Exactly the lines from the opening of the data through the line containing "standard.sh (not shown)" should be reproduced, please, with nothing added.

■ DATASET RECORDS ■
···

Source: an optimization exercise on an open RTL-to-GDS flow (aim: small area, a short achievable clock period and few clock cycles per item). Production flows keep margins and buffers that such runs may drop. In this exercise RTL edits were held to simulation tests only and were not proved equivalent to the original. Power and IR drop assume default switching activity.

==> flow/design.v (excerpt) <==
module multiplier(
	input logic clk,
	input logic rst,
	input logic start_flag,
	input logic[15:0] a,
	input logic[15:0] b,
	output logic[31:0] result,
	output logic status
	);
Size: ~630 cells after synthesis, ~58 flip-flops, about 68 I/O pins.
export LEC_CHECK = 0
export CAP_MARGIN = 20
export CORE_MARGIN = 2
export CORE_UTILIZATION = 70
export CTS_BUF_LIST = sky130_fd_sc_hd__clkbuf_4 sky130_fd_sc_hd__clkbuf_8
export CTS_CLUSTER_SIZE = 30
export GPL_TIMING_DRIVEN = 1
export SETUP_SLACK_MARGIN = 0.3
export SLEW_MARGIN = 20
export SYNTH_HIERARCHICAL = 1
create_clock -name core_clock -period 4.0 [get_ports {clk}]
standard.sh (not shown) runs the stock make flow with config.mk's settings and CLKGATE_MAP_FILE= SYNTH_SCRIPT=/design/flow/synth_recipe.tcl, a recipe that flattens the netlist after the stock synthesis.
==> flow/flow/run.sh <==
#!/bin/bash
set -euo pipefail
cd "$(dirname "$0")/.."
export BUFFER_PORTS_ARGS="-buffer_cell sky130_fd_sc_hd__buf_2"
bash standard.sh > make.log 2>&1
Testbench counts at the start, summed over its fixed seeds: cycles 1,608, items 1,600.
Next try:
CORE_UTILIZATION = 80   (was 70)
CTS_BUF_LIST = default   (was sky130_fd_sc_hd__clkbuf_4 sky130_fd_sc_hd__clkbuf_8)
CTS_CLUSTER_SIZE = default   (was 30)
Effect: Final area hardly moves. Routed wire length is higher by 15%. Total power is higher by 5.3%. Global-route usage is higher by 8.1 points. Utilization is higher by 11 points. Worst setup slack degrades by 25 ps. Via count is higher by about 8%. Die area is lower by about 12%. Maximum frequency is lower by 0.70%. Sequential share of layout area is about the same. Hold slack degrades by 6.3 ps.
Next try:
CORE_UTILIZATION = 70   (was 80)
SETUP_SLACK_MARGIN = 0.2   (was 0.3)
=> Cell count grows by 2.7%. Synthesized cell count does not change. First-iteration DRC count shrinks by about 47%.
Next try:
SETUP_SLACK_MARGIN = 0.4   (was 0.2)
After rerunning: Setup slack improved by 260 ps; worst hold slack gets better by 8.6 ps; die area is unchanged; global-route usage drops by 1.5 points; clock-buffer cell count fell by 1; power barely changes; maximum frequency is higher by 7.5%; synthesized cell count is unchanged.
Next try:
GPL_ROUTABILITY_DRIVEN = 0   (was default)
What happened:
- The new run finished with timing, DRC and antenna clean
- non-clock buffer count is higher by 3
- sequential cell count does not change
- final area is higher slightly
- utilization is higher by 0.71 points
- area after synthesis is unchanged
- hold slack is better by 13 ps
Next try:
==> flow/flow/run.sh (replaced) <==
#!/bin/bash
set -euo pipefail
cd "$(dirname "$0")/.."
export BUFFER_PORTS_ARGS="-buffer_cell sky130_fd_sc_hd__buf_1"
bash standard.sh > make.log 2>&1
GPL_ROUTABILITY_DRIVEN = default   (was 0)
SETUP_SLACK_MARGIN = 0.3   (was 0.4)
=>
- The changed run finished clean
- global-route usage grows by 1.1 points
- hold slack gets worse by 27 ps
- fmax shrinks by a few percent


Starting RTL as in the previous note.
Design multiplier, start of the top module:
module multiplier(
	input logic clk,
	input logic rst,
	input logic start_flag,
	input logic[15:0] a,
	input logic[15:0] b,
	output logic[31:0] result,
	output logic status
	);
Settings: LEC_CHECK=0, CAP_MARGIN=20, CORE_MARGIN=2, CORE_UTILIZATION=70, GPL_TIMING_DRIVEN=1, SETUP_SLACK_MARGIN=0.3, SLEW_MARGIN=20, SYNTH_HIERARCHICAL=1; clock period 4.0 ns.
==> flow/flow/run.sh <==
#!/bin/bash
set -euo pipefail
cd "$(dirname "$0")/.."
export BUFFER_PORTS_ARGS="-buffer_cell sky130_fd_sc_hd__buf_2"
bash standard.sh > make.log 2>&1
Testbench counts at the start, summed over its fixed seeds: cycles 1,608, items 1,600.
==> next run, changes <==
==> flow/flow/run.sh (replaced) <==
#!/bin/bash
set -euo pipefail
cd "$(dirname "$0")/.."
export BUFFER_PORTS_ARGS="-buffer_cell sky130_fd_sc_hd__buf_1"
bash standard.sh > make.log 2>&1
- SETUP_SLACK_MARGIN: 0.3 -> 0.4
After rerunning: Sequential power increases by a few percent; critical path depth came out higher by 3; cell area came out higher by a few percent; clock-buffer cell count drops by 3; die area stays the same; synthesized cell count does not change; worst setup slack is better by 0.026 ns; sequential share of layout area drops by 0.54 points; total power stays flat.
==> next run, changes <==
==> flow/flow/run.sh (replaced) <==
#!/bin/bash
set -euo pipefail
cd "$(dirname "$0")/.."
export BUFFER_PORTS_ARGS="-buffer_cell sky130_fd_sc_hd__buf_2"
bash standard.sh > make.log 2>&1
- PLACE_DENSITY: default -> 0.8
=> The changed run completed without violations; global-route usage falls by 1.4 points; die area is unchanged; design area shrinks by about 3%; first-iteration DRC count fell by 19%; critical path depth decreases by 3; power goes down by 0.62%.
==> next run, changes <==
- PLACE_DENSITY: 0.8 -> default
- SETUP_SLACK_MARGIN: 0.4 -> 0.5
Outcome: The changed run completed with no timing, DRC or antenna violations; fmax went up by 1.0%; utilization grows by 3.0 points; die area does not change; global-route usage rises by 1.9 points; routed wire length grows by about 5.3%.


Another version of the RTL of multiplier (not shown whole).
Size: roughly 650 cells after synthesis, roughly 62 flip-flops, ~68 I/O pins, roughly 7300 sq um of cells after synthesis.
clock: 4.0 ns
lec_check: 0
cap_margin: 20
core_margin: 2
core_utilization: 40
cts_buf_list: sky130_fd_sc_hd__clkbuf_2 sky130_fd_sc_hd__clkbuf_4
gpl_timing_driven: 0
setup_slack_margin: 0.3
slew_margin: 20
synth_hierarchical: 1
==> flow/flow/run.sh <==
#!/bin/bash
set -euo pipefail
cd "$(dirname "$0")/.."
export BUFFER_PORTS_ARGS="-buffer_cell sky130_fd_sc_hd__buf_2"
bash standard.sh > make.log 2>&1
Testbench counts at the start, summed over its fixed seeds: cycles 1,608, items 1,600.
==> next run, changes <==
Settings changed: CTS_BUF_LIST sky130_fd_sc_hd__clkbuf_2 sky130_fd_sc_hd__clkbuf_4 to default, SETUP_SLACK_MARGIN 0.3 to default.
Setup slack got worse by 0.13 ns.
Critical path depth is unchanged.
Cell area fell by 2.7%.
Total power fell by 1.6%.
Wire length fell by 3.5%.


Starting RTL as in the previous note.
Settings: LEC_CHECK=0, CAP_MARGIN=20, CORE_MARGIN=2, CORE_UTILIZATION=40, GPL_TIMING_DRIVEN=0, SETUP_SLACK_MARGIN=0.3, SLEW_MARGIN=20, SYNTH_HIERARCHICAL=1; clock period 4.0 ns.
Scripts as last shown in full above: flow/flow/run.sh
Testbench counts at the start, summed over its fixed seeds: cycles 1,608, items 1,600.
Then changed:
--- a/flow/config.mk
+++ b/flow/config.mk
@@ -10,2 +10,2 @@
-export CORE_UTILIZATION = 40
-export GPL_TIMING_DRIVEN = 0
+export CORE_UTILIZATION = 70
+export GPL_TIMING_DRIVEN = 1
The changed run completed with no timing, DRC or antenna violations; cell area went down by a little under a tenth; synthesized area is unchanged; global-route usage is higher by 15 points; utilization increases by 31 points.
Then changed:
--- a/flow/config.mk
+++ b/flow/config.mk
@@ -10,3 +10,3 @@
-export CORE_UTILIZATION = 70
-export GPL_TIMING_DRIVEN = 1
-export SETUP_SLACK_MARGIN = 0.3
+export CORE_UTILIZATION = 40
+export GPL_TIMING_DRIVEN = 0
+export SETUP_SLACK_MARGIN = 0.6
Result:
- die area is higher by well over a third
- wire length rose by a few percent
- fmax is higher by a few percent
- clock-buffer cell count decreases by 2
- via count increases by a few percent
- design area goes up by roughly a tenth
- final cell count goes up by about a fifth
- global-route usage fell by 14 points
- clock power increases by a quarter to a third
- core utilization decreases by 29 points
- total power increases by a quarter to a third
Then changed:
--- a/flow/config.mk
+++ b/flow/config.mk
@@ -10 +10 @@
-export CORE_UTILIZATION = 40
+export CORE_UTILIZATION = 70
@@ -12 +12 @@
-export SETUP_SLACK_MARGIN = 0.6
+export SETUP_SLACK_MARGIN = 0.3
Outcome: Wire length drops by a little under a tenth; die area fell by well over a third; critical path depth goes down by 1; cell count came out lower by roughly a tenth; clock-buffer cell count rises by 3; cell area falls by a little under a tenth; global-route usage rises by 12 points.

static timing again, ports no longer ideal:
Ports are ideal in the flow. The routed layouts listed here were re-timed in OpenROAD.
Step 1 assumes that a clkbuf_16 drives the clock port and a buf_2 every other input.
Step 2 also shifts input and output timing later by t, the mid clock arrival at the registers, as if the neighbouring blocks saw the same clock.
Three values: ideal, step 1, step 2; two values: the first two.
| run | shift t [ns] | slack for setup (ns) | worst register clock-pin slew, ns | worst slew at a driven data input, ns |
|---|---|---|---|---|
| the first run of note 1 | 0.388 | 0.397 / 0.411 / 0.023 | 0.08 / 0.08 | 0.04 |
| the second run of note 1 | 0.385 | 0.371 / 0.338 / 0.028 | 0.08 / 0.08 | 0.05 |
| the third run of note 1 | 0.392 | 0.253 / 0.267 / -0.125 | 0.08 / 0.08 | 0.04 |
| the fourth run of note 1 | 0.394 | 0.513 / 0.477 / 0.137 | 0.08 / 0.08 | 0.03 |
| the fifth run of note 1 | 0.381 | 0.491 / 0.456 / 0.126 | 0.08 / 0.08 | 0.04 |
| the sixth run of note 1 | 0.386 | 0.393 / 0.394 / 0.008 | 0.07 / 0.07 | 0.04 |
| the first run of note 2 | 0.398 | 0.451 / 0.429 / 0.067 | 0.08 / 0.08 | 0.04 |
| the second run of note 2 | 0.387 | 0.477 / 0.442 / 0.113 | 0.08 / 0.08 | 0.04 |
| the third run of note 2 | 0.394 | 0.513 / 0.477 / 0.137 | 0.08 / 0.08 | 0.03 |
| the fourth run of note 2 | 0.395 | 0.548 / 0.521 / 0.167 | 0.08 / 0.08 | 0.04 |
| the first run of note 3 | 0.486 | 0.283 / 0.246 / -0.110 | 0.12 / 0.12 | 0.05 |
| the second run of note 3 | 0.381 | 0.151 / 0.107 / -0.206 | 0.05 / 0.05 | 0.05 |
| the first run of note 4 | 0.379 | 0.385 / 0.376 / 0.026 | 0.06 / 0.06 | 0.06 |
| the second run of note 4 | 0.390 | 0.355 / 0.322 / 0.111 | 0.07 / 0.07 | 0.05 |
| the third run of note 4 | 0.382 | 0.428 / 0.385 / 0.253 | 0.06 / 0.06 | 0.07 |
| the fourth run of note 4 | 0.392 | 0.353 / 0.315 / 0.004 | 0.07 / 0.07 | 0.05 |
With both steps, setup timing fails in the third run of note 1, the first run of note 3 and the second run of note 3, where it was met with ideal ports. For the first run of note 3, which loses most, drivers alone change the setup slack by -0.037 ns; drivers and shift together by -0.393 ns.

···

■ ANSWER SECTION ■
Source: an optimization exercise on an open RTL-to-GDS flow (aim: small area, a short achievable clock period and few clock cycles per item). Production flows keep margins and buffers that such runs may drop. In this exercise RTL edits were held to simulation tests only and were not proved equivalent to the original. Power and IR drop assume default switching activity.

==> flow/design.v (excerpt) <==
module multiplier(
	input logic clk,
	input logic rst,
	input logic start_flag,
	input logic[15:0] a,
	input logic[15:0] b,
	output logic[31:0] result,
	output logic status
	);
Size: ~630 cells after synthesis, ~58 flip-flops, about 68 I/O pins.
export LEC_CHECK = 0
export CAP_MARGIN = 20
export CORE_MARGIN = 2
export CORE_UTILIZATION = 70
export CTS_BUF_LIST = sky130_fd_sc_hd__clkbuf_4 sky130_fd_sc_hd__clkbuf_8
export CTS_CLUSTER_SIZE = 30
export GPL_TIMING_DRIVEN = 1
export SETUP_SLACK_MARGIN = 0.3
export SLEW_MARGIN = 20
export SYNTH_HIERARCHICAL = 1
create_clock -name core_clock -period 4.0 [get_ports {clk}]
standard.sh (not shown) runs the stock make flow with config.mk's settings and CLKGATE_MAP_FILE= SYNTH_SCRIPT=/design/flow/synth_recipe.tcl, a recipe that flattens the netlist after the stock synthesis.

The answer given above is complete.